La banca e il ghetto, due invenzioni italiane, sono il tema dell’ultimo lavoro letterario di Giacomo Todeschini
ROMA – Ancora fresco di stampa è arrivato sugli scaffali delle librerie l’ultima opera letteraria di Giacomo Todeschini, dal titolo «La banca e il ghetto», edito da Laterza. Docente di storia medievale all’Università di Trieste, lo scrittore mette in relazione la nascita delle banche nel periodo fra il Medioevo e il Rinascimento, come strumento di controllo del potere da parte delle oligarchie cristiane più potenti dell’epoca, rappresentate da famiglie ricche ed influenti come quella degli Sforza, dei Gonzaga o dei Medici.
Le società mercantili medievali avevano bisogno di grandi quantità di denaro, e il mercante di fronte ad un affare, lecito o illecito, che comunque gli consentisse di guadagnare molto denaro, non esitava a ricorrere all’opera dei «prestatori di denaro ad interesse», attività economica speculativa considerata dannata e completamente in mano alle comunità ebraiche.
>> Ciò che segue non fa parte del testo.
== v59 ==
## my_chip
module my_chip (
    input logic [11:0] io_in,  
    output logic [11:0] io_out,  
    input logic clock,
    input logic reset  
);
make LEC_CHECK=0 CAP_MARGIN=30 CORE_ASPECT_RATIO=0.94 CORE_MARGIN=2 CORE_UTILIZATION=72 CTS_CLUSTER_DIAMETER=64 CTS_CLUSTER_SIZE=81 HOLD_SLACK_MARGIN=0.05 PLACE_DENSITY=0.36 SETUP_SLACK_MARGIN=1.65 SLEW_MARGIN=20 TNS_END_PERCENT=35 finish   # period 6.51 ns
run.sh (not shown) runs the stock make flow with config.mk's settings and CLKGATE_MAP_FILE=.
Every stage of the flow completed for v59, and the final layout passed the timing, DRC and antenna checks.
Da una parte dunque le banche e dall’altra quella dei ghetti, autentiche città nelle città, discriminate ed emarginate di fronte ad una pratica considerata «impura» e spietata. Il primo ghetto a Venezia venne fondato nel 1516. Due invenzioni italiane e complementari quella delle banche e quella dei ghetti, in coincidenza con la nascita di nuovi modelli finanziari dell’epoca.
Un libro di 240 pagine (22 euro) che traccia un percorso parallelo fra potere e denaro, dove l’unica discriminante è la delegittimazione netta e progressiva della presenza ebraica in Italia.